L'assemblée a débattu près de trois heures sur le sujet, d'abord pour inscrire le texte à l'ordre du jour à la demande de ses partisans, avant que la N-VA et le Vlaams Belang n'annoncent le dépôt d'amendements. C'est une première au parlement fédéral que pour la quatrième fois le Conseil d'Etat soit invité à se prononcer sur un texte.

Les défenseurs de la proposition ont dénoncé une manoeuvre dilatoire et un "hold-up démocratique". "N'avez-vous pas honte d'agir de la sorte? N'avez vous pas honte de confisquer un débat démocratique? " a lancé le chef de groupe PS, Ahmed Laaouej, en direction des chrétiens-démocrates et des nationalistes. Les mots ont été durs, notamment vis-à-vis de la N-VA qualifiée d'"antichambre du Vlaams Belang".

Le débat a commencé en 2018, sous la législature précédente. Il a donné lieu à plusieurs auditions et s'est clos par le vote d'un aménagement de la loi de 1990, largement insuffisant pour les tenants d'une véritable modernisation du droit à l'avortement. Il a repris au mois de septembre en commission autour d'une proposition socialiste co-signée par des députées libérales, écologistes, du PTB et de DéFI.

Les diverses réactions

"Le débat est mûr. Plus personne ne changera d'avis en recevant pour la xième fois un mail anti-IVG dans sa boîte", a souligné Sarah Schlitz (Ecolo-Groen). "Nous sommes des libéraux parce que nous respectons les institutions et celles-ci doivent aboutir à ce que des propositions reçoivent à un moment donné le débat et le vote qu'elles méritent", a expliqué Kattrin Jadin (MR). Plusieurs députés ont dénoncé le lien qu'ont fait le CD&V et la N-VA entre ce sujet éthique et la formation d'un gouvernement.
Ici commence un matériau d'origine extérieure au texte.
### src/rtl/greenhouse_climate_ctrl_if.sv
// Sensor inputs, fault acknowledge and drive/status outputs of the greenhouse
// climate controller, grouped so the stimulus side and the controller share a
// single bundle. The master drives the sensors, the slave is the controller.
interface greenhouse_climate_ctrl_if;
  logic       t1;         // temperature >= 15 C
  logic       t2;         // temperature >= 20 C
  logic       clr_fault;  // fault acknowledge, level-sampled
  logic       heater;     // heater drive
  logic       cooler;     // cooler drive
  logic       fault;      // latched inconsistency indicator
  logic [2:0] state;      // current FSM encoding for the LCD debug registers

  modport master (
    output t1, t2, clr_fault,
    input  heater, cooler, fault, state
  );

  modport slave (
    input  t1, t2, clr_fault,
    output heater, cooler, fault, state
  );
endinterface

### src/rtl/greenhouse_climate_ctrl.sv
// Greenhouse heater/cooler controller. Decodes two threshold sensors into
// heat/cool demand, enforces a minimum on-time and a dead time between the two
// actuators, and latches a filtered sensor-inconsistency fault until it is
// acknowledged while the sensors agree again.
module greenhouse_climate_ctrl #(
  parameter int MIN_ON     = 4,
  parameter int DEAD       = 2,
  parameter int FAULT_FILT = 3,
  parameter int CNT_W      = 8
) (
  input  logic                      clk_2,
  input  logic                      reset_n,
  greenhouse_climate_ctrl_if.slave  bus
);

  localparam logic [2:0] ST_IDLE  = 3'd0;
  localparam logic [2:0] ST_HEAT  = 3'd1;
  localparam logic [2:0] ST_COOL  = 3'd2;
  localparam logic [2:0] ST_DEAD  = 3'd3;
  localparam logic [2:0] ST_FAULT = 3'd4;

  localparam logic [CNT_W-1:0] ON_LAST   = CNT_W'(MIN_ON - 1);
  localparam logic [CNT_W-1:0] DEAD_LAST = CNT_W'(DEAD - 1);
  localparam logic [CNT_W-1:0] INC_LAST  = CNT_W'(FAULT_FILT - 1);
  localparam logic [CNT_W-1:0] INC_MAX   = CNT_W'(FAULT_FILT);

  logic             heat_req, cool_req, incons, fault_hit;
  logic [2:0]       state_d, state_q;
  logic [CNT_W-1:0] on_cnt_d, on_cnt_q;
  logic [CNT_W-1:0] dead_cnt_d, dead_cnt_q;
  logic [CNT_W-1:0] inc_cnt_d, inc_cnt_q;
  logic             heater_d, heater_q;
  logic             cooler_d, cooler_q;
  logic             fault_d, fault_q;

  // Sensor decode and inconsistency filter: inc_cnt counts the run of
  // consecutive inconsistent cycles before the current one.
  always_comb begin
    heat_req  = !bus.t1 && !bus.t2;
    cool_req  =  bus.t1 &&  bus.t2;
    incons    = !bus.t1 &&  bus.t2;
    fault_hit = incons && (inc_cnt_q == INC_LAST);
    if (!incons)                 inc_cnt_d = '0;
    else if (inc_cnt_q == INC_MAX) inc_cnt_d = inc_cnt_q;
    else                         inc_cnt_d = inc_cnt_q + 1'b1;
  end

  // Next-state logic; fault_hit overrides min-on and dead time in every
  // non-fault state.
  always_comb begin
    // NOTE: every variable gets a default before the case so no path leaves it
    // unassigned, which would otherwise infer a latch.
    state_d    = state_q;
    on_cnt_d   = on_cnt_q;
    dead_cnt_d = dead_cnt_q;

    case (state_q)
      ST_IDLE: begin
        if (fault_hit)     state_d = ST_FAULT;
        else if (heat_req) state_d = ST_HEAT;
        else if (cool_req) state_d = ST_COOL;
      end
      ST_HEAT: begin
        if (fault_hit)                          state_d  = ST_FAULT;
        else if (on_cnt_q >= ON_LAST && !heat_req) state_d = ST_DEAD;
        else if (on_cnt_q != ON_LAST)           on_cnt_d = on_cnt_q + 1'b1;
      end
      ST_COOL: begin
        if (fault_hit)                          state_d  = ST_FAULT;
        else if (on_cnt_q >= ON_LAST && !cool_req) state_d = ST_DEAD;
        else if (on_cnt_q != ON_LAST)           on_cnt_d = on_cnt_q + 1'b1;
      end
      ST_DEAD: begin
        if (fault_hit)                    state_d    = ST_FAULT;
        else if (dead_cnt_q == DEAD_LAST) state_d    = ST_IDLE;
        else                              dead_cnt_d = dead_cnt_q + 1'b1;
      end
      ST_FAULT: begin
        if (bus.clr_fault && !incons) state_d = ST_IDLE;
      end
      default: state_d = ST_IDLE;
    endcase

    // Every state starts with fresh timers.
    if (state_d != state_q) begin
      on_cnt_d   = '0;
      dead_cnt_d = '0;
    end

    heater_d = (state_d == ST_HEAT);
    cooler_d = (state_d == ST_COOL);
    fault_d  = (state_d == ST_FAULT);
  end

  // State, counters and registered Moore outputs.
  always_ff @(posedge clk_2 or negedge reset_n) begin
    // NOTE: non-blocking assignments so every flop samples pre-edge values,
    // independent of statement order.
    if (!reset_n) begin
      state_q    <= ST_IDLE;
      on_cnt_q   <= '0;
      dead_cnt_q <= '0;
      inc_cnt_q  <= '0;
      heater_q   <= 1'b0;
      cooler_q   <= 1'b0;
      fault_q    <= 1'b0;
    end else begin
      state_q    <= state_d;
      on_cnt_q   <= on_cnt_d;
      dead_cnt_q <= dead_cnt_d;
      inc_cnt_q  <= inc_cnt_d;
      heater_q   <= heater_d;
      cooler_q   <= cooler_d;
      fault_q    <= fault_d;
    end
  end

  assign bus.heater = heater_q;
  assign bus.cooler = cooler_q;
  assign bus.fault  = fault_q;
  assign bus.state  = state_q;

endmodule

### src/flat_wrapper.sv
// flat-port wrapper written by rule: the top's interface ports become plain ports
module greenhouse_climate_ctrl_flat 
#(
  parameter int MIN_ON     = 4,
  parameter int DEAD       = 2,
  parameter int FAULT_FILT = 3,
  parameter int CNT_W      = 8
)
  (clk_2, reset_n, bus_t1, bus_t2, bus_clr_fault, bus_heater, bus_cooler, bus_fault, bus_state);
  greenhouse_climate_ctrl_if bus_i ();
  input  logic clk_2;
  input  logic reset_n;
  input wire logic [$bits(bus_i.t1)-1:0] bus_t1;
  input wire logic [$bits(bus_i.t2)-1:0] bus_t2;
  input wire logic [$bits(bus_i.clr_fault)-1:0] bus_clr_fault;
  output wire logic [$bits(bus_i.heater)-1:0] bus_heater;
  output wire logic [$bits(bus_i.cooler)-1:0] bus_cooler;
  output wire logic [$bits(bus_i.fault)-1:0] bus_fault;
  output wire logic [$bits(bus_i.state)-1:0] bus_state;
  assign bus_i.t1 = bus_t1;
  assign bus_i.t2 = bus_t2;
  assign bus_i.clr_fault = bus_clr_fault;
  assign bus_heater = bus_i.heater;
  assign bus_cooler = bus_i.cooler;
  assign bus_fault = bus_i.fault;
  assign bus_state = bus_i.state;
  greenhouse_climate_ctrl #(.MIN_ON(MIN_ON), .DEAD(DEAD), .FAULT_FILT(FAULT_FILT), .CNT_W(CNT_W)) u_core (.clk_2(clk_2), .reset_n(reset_n), .bus(bus_i));
endmodule
### config.mk
export PLATFORM = sky130hd
export DESIGN_NAME = greenhouse_climate_ctrl_flat
export DESIGN_NICKNAME = d
export VERILOG_FILES = /design/src/rtl/greenhouse_climate_ctrl_if.sv /design/src/rtl/greenhouse_climate_ctrl.sv /design/src/flat_wrapper.sv
export SDC_FILE = /design/constraint.sdc
export NUM_CORES = 1
export LEC_CHECK = 0
export ABC_AREA = 1
export CAP_MARGIN = 5
export CORE_MARGIN = 2
export CORE_UTILIZATION = 30
export DETAILED_ROUTE_END_ITERATION = 10
export PLACE_DENSITY = 0.52
export SYNTH_ARGS = -nofsm -noshare
export SYNTH_HDL_FRONTEND = slang
export SYNTH_SLANG_ARGS = --single-unit
### constraint.sdc
create_clock -name clk_2 -period 2.4 [get_ports clk_2]
set_clock_uncertainty 0.05 [all_clocks]
set_input_delay 0.48 -clock clk_2 [delete_from_list [all_inputs] [get_ports clk_2]]
set_output_delay 0.48 -clock clk_2 [all_outputs]
set_load 0.01 [all_outputs]
* Word level (Yosys, flattened, before mapping)
Cells that the tools add are included.
W data, S select, Z words.
** Operators by class
- Reduce and logical (&&, ||, !) cells :: 17
- $add $sub $neg :: 3
- Equality and inequality tests :: 19
- Mux-type cells :: 24
- Magnitude comparators :: 1
** Operators with widths (count)
- $mux W8 :: 12
- $mux W3 :: 10
- $add A8 B1 Y8 const B :: 3
- $eq A8 B2 Y1 const B :: 2
- $pmux W8 S2 :: 1
- $pmux W3 S5 :: 1
- $ne A3 B3 Y1 const B :: 4
- $eq A3 B2 Y1 const B :: 3
- $eq A8 B1 Y1 const B :: 1
- $ge A8 B2 Y1 const B :: 1
- $ne A8 B2 Y1 const B :: 1
- $logic_and A1 B1 Y1 :: 7
- $eq A3 B1 Y1 const B :: 2
- $eq A3 B3 Y1 const B :: 2
- $ne A2 B2 Y1 const B :: 3
- $logic_not A1 Y1 :: 5
- $reduce_and A5 Y1 :: 1
- $logic_not A3 Y1 :: 1
- $ne A3 B3 Y1 :: 1
- $reduce_and A3 Y1 :: 1
- $reduce_bool A3 Y1 :: 1
- $reduce_bool A2 Y1 :: 1
** Word-level totals
- Output and inout port bits :: 6
- Input bits :: 5
- Register bits :: 30

* Longest topological paths before layout
- Depth after elaboration :: 10
- Mapped depth :: 16
- Mapped depth without buffers :: 15

* Worst setup path after synthesis
No wires, ideal clock.
- Path kind :: flip-flop to flip-flop
- Start point :: register u_core.on_cnt_q[0]
- End point :: register u_core.on_cnt_q[0]
- Stages on the path, launching flop included :: 15
- Path buffers :: 1
- Setup slack :: 695 ps
- Setup time :: 121 ps
- Arrival time :: 1534 ps
- Data required time :: 2229 ps
- Cell sequence :: dfrtp_1 > ha_1 > nor2_1 > nand2_1 > nand2_1 > nand2_1 > nand2_1 > nand2_2 > nand2_2 > nand2_1 > nand2_1 > inv_2 > nand2_4 > buf_6 > nor2_2
** Between the ends
- Longest elaborated chain between the ends :: 8
- Elaborated cells between the ends (all ways) :: 24
- Classes of those cells :: add/sub: 1; order compare: 1; eq/ne: 6; mux: 12; reduce/logical: 4
** Ends and longest elaborated chain
- start: declaration :: RTL line greenhouse_climate_ctrl.sv:29 : logic [CNT_W-1:0] on_cnt_d, on_cnt_q;
- start signal: assignment :: RTL line greenhouse_climate_ctrl.sv:109 : on_cnt_q <= on_cnt_d;
- $ge A8 B2 Y1 :: RTL line greenhouse_climate_ctrl.sv:65, greenhouse_climate_ctrl.sv:70
- $logic_and A1 B1 Y1, on equally long branches :: RTL line greenhouse_climate_ctrl.sv:70, greenhouse_climate_ctrl.sv:65
- $mux W3, on equally long branches :: RTL line greenhouse_climate_ctrl.sv:70, greenhouse_climate_ctrl.sv:65
- $mux W3, on equally long branches :: RTL line greenhouse_climate_ctrl.sv:69, greenhouse_climate_ctrl.sv:64
- $pmux W3 S5 :: RTL line greenhouse_climate_ctrl.sv:57 : case (state_q)
- $ne A3 B3 Y1 :: RTL line greenhouse_climate_ctrl.sv:85 : if (state_d != state_q) begin
- $ne A3 B3 Y1 (no source line) / $reduce_bool A3 Y1 (equally long branches)
- $reduce_and A5 Y1 (no source line)
Parallel ways exist; a longest one is shown, timed or not. The select of a mux whose other input is x is not followed.
A chain may end at the register's enable or synchronous reset.

* Worst setup path in the final report
- Start point :: input bus_t1
- End point :: register u_core.on_cnt_q[2]
** Between the ends
- Longest elaborated chain between the ends :: 10
- Elaborated cells between the ends (all ways) :: 29
- Classes of those cells :: eq/ne: 5; mux: 11; reduce/logical: 13
** Ends and longest elaborated chain
- start: declaration :: RTL line flat_wrapper.sv:13 : input wire logic [$bits(bus_i.t1)-1:0] bus_t1;
- $logic_not A1 Y1 :: RTL line greenhouse_climate_ctrl.sv:39, greenhouse_climate_ctrl.sv:41
- $logic_and A1 B1 Y1 :: RTL line greenhouse_climate_ctrl.sv:39 : heat_req = !bus.t1 && !bus.t2;
- $logic_not A1 Y1 :: RTL line greenhouse_climate_ctrl.sv:65 : else if (on_cnt_q >= ON_LAST && !heat_req) state_d = ST_DEAD;
- $logic_and A1 B1 Y1 :: RTL line greenhouse_climate_ctrl.sv:65
- $mux W3 :: RTL line greenhouse_climate_ctrl.sv:65
- $mux W3 :: RTL line greenhouse_climate_ctrl.sv:64 : if (fault_hit) state_d = ST_FAULT;
- $pmux W3 S5 :: RTL line greenhouse_climate_ctrl.sv:57
- $ne A3 B3 Y1 :: RTL line greenhouse_climate_ctrl.sv:85
- $ne A3 B3 Y1 (no source line) / $reduce_bool A3 Y1 (equally long branches)
- $reduce_and A5 Y1 (no source line)
Parallel ways exist; a longest one is shown, timed or not.

==> metrics.log <==
[metrics] most numerous cell on the critical path: sky130_fd_sc_hd__nor2_2
[metrics] highest clock rate: ~0.5 GHz
[metrics] Synthesized Nets: about 250
[metrics] placement row count: 28
[metrics] number of buffers created by CTS: 5
[metrics] clock input transition at the sequential cells of the worst setup and hold paths: around 0.07 ns
[metrics] layout cell share with drive strength beyond 1: approximately 14%
[metrics] per-instance average area after synthesis: approximately 7.5 sq um
[metrics] DRC violations left: 0
[metrics] MaxCap Viol Count: 0
[metrics] pins over their slew limit: 0
[metrics] wire length of the first global-routing pass: about 6.5 mm
[metrics] count of port buffers added during placement: 10
[metrics] portion of the clock cycle consumed by the worst path in the final layout: between 80 and 90%
[metrics] Die X-Extent: 81.2 um
[metrics] number of antenna violations at the first check in global routing: 0
[metrics] critical path's largest stage delay: around 0.52 ns
[metrics] post-synthesis sequential area ratio: between 40% and 50%
[metrics] area fraction in compound gates after synthesis: roughly 6.0%
[metrics] number of instances in the placed design: 325
[metrics] total number of yosys warnings: 0
[metrics] Core Footprint: 5850 sq um
[metrics] result of the run: finished clean
[metrics] number of hold-slack violations in the final timing report: 0
[metrics] number of setup violations in the final report: 0
[metrics] critical path's slowest cell: sky130_fd_sc_hd__clkdlybuf4s50_1
[metrics] detailed-route via count: roughly 1,500
[metrics] leakage power of the design: roughly 1.0 nW
[metrics] Post-Synth XOR/XNOR Area: just under 5%
[metrics] Max Root-Sink Buffers: 2
[metrics] Layout Area Growth over Synthesis: 16.2%
[metrics] last weighted congestion value of the routability-driven placer: just over 0.8
[metrics] nature of the critical path startpoint: input pin
[metrics] number of H-tree branching levels: 2
[metrics] arrival time reported for the critical path endpoint: between 2 and 2.5 ns
[metrics] worst rel slew slack: between 70% and 80%
[metrics] netlist area before placement: between 1500 and 2000 sq um
[metrics] maximum ir drop on the vdd rail: between 0.7 and 0.8 mV
[metrics] path type of the worst min-delay path: reg2reg
[metrics] # hold bufs at CTS: 0
[metrics] DR pass1 iterations: 4
[metrics] Starting Density: between 30% and 40%
[metrics] post-route non-filler standard cell count: about 330
[metrics] PnR Total Power: around 1.6 mW
[metrics] actual transition at the worst max-transition pin: about 0.39 ns
[metrics] number of distinct library cell variants in the gate-level netlist after synthesis: 22
[metrics] clock latency on the worst-skew pair: around 0.28 ns
[metrics] setup fix buffers added after clock tree synthesis: 0
[metrics] number of inserted filler cells in the final layout: about 620
[metrics] minimum clock period: 1.99 ns
[metrics] TritonCTS clock tree: done
[metrics] DR iter-0 viols: between 50 and 60
[metrics] number of synthesized register bits: 30
[metrics] TritonCTS sink count: 30
[metrics] ANT cells: 0
[metrics] number of global-route vias before repair: roughly 1,400
[metrics] IO Pins: 11
[metrics] TNS Setup: 0 ns
[metrics] area enclosed by the die boundary: around 6600 sq um
[metrics] CP Capture Type: register
[metrics] floorplan die height: slightly above 80 um
[metrics] cell at the root of the clock tree: sky130_fd_sc_hd__clkbuf_8
[metrics] number of nets in the layout: ~270
[metrics] Final Util: a little over a third
[metrics] post-route antenna net violation count: 0
[metrics] largest fanout on the critical path: 8
[metrics] wire length reported by the detailed router: roughly 3.5 mm
[metrics] multiplexer share of the synthesized area: 0%
[metrics] HPWL Detailed: between 2 and 3 mm
[metrics] detail-routed via count per cell: roughly 4.4
[metrics] pin count of the biggest net entering global routing: 31
[metrics] average routed wire per standard cell: around 10 um
[metrics] cells after synthesis: around 240
[metrics] areal power density over the cells: 788 nW/um^2
[metrics] adder-cell area share of the yosys netlist: about 3.5%
[metrics] unrepaired setup endpoints after global routing: false
[metrics] required time of the critical path: between 2 and 3 ns
[metrics] # resized after CTS: 0
[metrics] simple logic cell fraction of the synthesized area: about a third
[metrics] global route total overflow: 0
[metrics] critical path start-end classification: in2reg
[metrics] largest family of logic cells by synthesized area: simple AND/OR/NAND/NOR gates
[metrics] cell chain of the critical path: clkdlybuf4s50_1 > inv_1 > nand3_1 > nor2_2 > nand2_2 > nand3_1 > nor2_2 > nand2_1 > xor2_1 > nor2_2
[metrics] overall routing resource usage: between 10% and 20%
-- cells by family after synthesis --
logic type	count (synthesis)
and+or+nand+nor	136
buffers and inverters	40
DFF	30
AOI/OAI and AO/OA	18
xor gates and xnor gates	10
adders and majority gates	5
-- power by group --
group	leakage (nW)	switching (mW)	internal [mW]
clock network	0.0482	0.195	0.231
logic	0.553	0.390	0.211
registers	0.407	0.0527	0.556
total	1.01	0.637	0.999
-- worst max-delay path: cells and delay by family --
family	cells	cell delay, ns
and+or+nand+nor	7	0.85
buffers and inverters	2	0.59
xor gates and xnor gates	1	0.18
-- layout by cell type (no fill, tap or decap), types with 6 or more instances in the layout --
cell and count:
sky130_fd_sc_hd__dfrtp_1 30, sky130_fd_sc_hd__nand3_1 17, sky130_fd_sc_hd__nand4_1 6, sky130_fd_sc_hd__nand2_1 54
sky130_fd_sc_hd__nor3_1 7, sky130_fd_sc_hd__nor2_1 28, sky130_fd_sc_hd__xor2_1 9, sky130_fd_sc_hd__clkdlybuf4s50_1 10
sky130_fd_sc_hd__inv_1 34, sky130_fd_sc_hd__nor2_2 17, sky130_fd_sc_hd__a21oi_1 9, sky130_fd_sc_hd__clkbuf_8 6
-- state kept, by name, summed over array words and instances, names as in the netlist --
name	count
u_core.bus.state	3
u_core.dead_cnt_q	8
u_core.bus.cooler	1
u_core.on_cnt_q	8
u_core.bus.fault	1
u_core.inc_cnt_q	8
u_core.bus.heater	1
-- Yosys cell counts --
| cell type | count | area (sq um) |
|---|---|---|
| sky130_fd_sc_hd__nand2_4 | 1 | 11.3 |
| sky130_fd_sc_hd__nand3_1 | 17 | 85.1 |
| sky130_fd_sc_hd__o21a_4 | 1 | 15.0 |
| sky130_fd_sc_hd__nor3_1 | 7 | 35.0 |
| sky130_fd_sc_hd__nor2_1 | 28 | 105 |
| sky130_fd_sc_hd__nand4_1 | 6 | 37.5 |
| sky130_fd_sc_hd__nor2_2 | 17 | 106 |
| sky130_fd_sc_hd__o21ai_0 | 5 | 25.0 |
| sky130_fd_sc_hd__nand3b_1 | 1 | 7.51 |
| sky130_fd_sc_hd__nor4_1 | 1 | 6.26 |
| sky130_fd_sc_hd__dfrtp_1 | 30 | 751 |
| sky130_fd_sc_hd__xnor2_1 | 1 | 8.76 |
| sky130_fd_sc_hd__o21bai_1 | 1 | 7.51 |
| sky130_fd_sc_hd__a21oi_1 | 9 | 45.0 |
| sky130_fd_sc_hd__nand2_2 | 4 | 25.0 |
| sky130_fd_sc_hd__buf_6 | 1 | 11.3 |
| sky130_fd_sc_hd__inv_2 | 5 | 18.8 |
| sky130_fd_sc_hd__o31ai_1 | 2 | 15.0 |
| sky130_fd_sc_hd__xor2_1 | 9 | 78.8 |
| sky130_fd_sc_hd__nand2_1 | 54 | 203 |
| sky130_fd_sc_hd__inv_1 | 34 | 128 |
| sky130_fd_sc_hd__ha_1 | 5 | 62.6 |
-- layout make-up --
cell class / count / area, sq um / area share [%]
multi-input cells: 169 / 880 / 42.3
repair buffers: 12 / 115 / 5.54
clock inverters: 1 / 5.00 / 0.241
flip-flops and latches: 30 / 751 / 36.1
inverters: 39 / 146 / 7.05
clock buffers: 7 / 86.3 / 4.16
well taps: 75 / 93.8 / 4.52
-- metrics by stage --
step,hold WS [ns],cell area [sq um],setup WS (ns)
final,0.513,2080,0.408
after global routing,0.538,2080,0.182
after CTS,0.517,2080,0.419
after detailed placement,0.498,1990,0.114
after global placement,0.489,1990,0.150
after floorplan,0.134,1790,0.695
-- worst paths after layout --
path	end	from	depth (start not counted)	slack (ns)
max	u_core.on_cnt_q[2]	bus_t1	10	0.41
min	u_core.on_cnt_q[7]	u_core.on_cnt_q[7]	2	0.51
max reg2reg	u_core.on_cnt_q[2]	u_core.on_cnt_q[0]	9	0.52
min reg2reg	u_core.on_cnt_q[7]	u_core.on_cnt_q[7]	2	0.51
max in group asynchronous	u_core.dead_cnt_q[3]	reset_n	2	1.48
min in group asynchronous	u_core.bus.state[1]	reset_n	2	0.54
-- metal layers --
metal | vias to the layer above | wire (um) | global-route usage, %
met3 | 6 | 81 | 3.11
met5 | - | 0 | 0
met2 | 15 | 1520 | 19.6
met4 | 0 | 76 | 5.59
li1 | 783 | - | -
met1 | 676 | 1790 | 17.7
(Power assumes the default switching activity.)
"Nous ne sommes pas dans une particratie où des présidents de parti peuvent décider du droit des femmes à décider elle-mêmes de ce qu'elles font de leur corps", a accusé Sophie Rohonyi (DéFI). Les opposants flamands au texte estiment que le débat sur un sujet aussi sensible n'a pas vraiment eu lieu. En témoignent à leurs yeux l'absence de nouvelles auditions sous cette législature et les prises de position d'acteurs de la santé contre le nouveau dispositif. Ils ont donné au dossier un tour communautaire: à ce jour, la proposition ne recueille pas une majorité en Flandre. A leurs yeux, il n'y a donc pas d'autre moyen que de recourir à cette manoeuvre pour empêcher le vote.

Lorsqu'il est agi de contrer le vote d'une proposition de loi scindant Bruxelles-Hal-Vilvorde, les partis francophones ont multiplié les procédures en conflits d'intérêts, a fait remarquer le chef de groupe CD&V, Servais Verherstraeten: "C'est un usage démocratique quand ça vous arrange et c'est un abus de la démocratie quand ça ne vous arrange pas".

Le débat reprendra à la rentrée

Le débat ne pourra pas reprendre avant le mois de septembre. Qu'une négociation en vue de former un gouvernement soit ou non en cours, le CD&V veut profiter du délai pour obtenir un large soutien autour d'un texte sur l'avortement. "Nous pouvons converger davantage et trouver un texte comportant des avancées avec une majorité bien plus large", a dit pour sa part Catherine Fonck (cdH). "Nous sommes prêts à trouver une solution mais dans un délai raisonnable", a annoncé le chef de groupe Open Vld, Vincent Van Quickenborne.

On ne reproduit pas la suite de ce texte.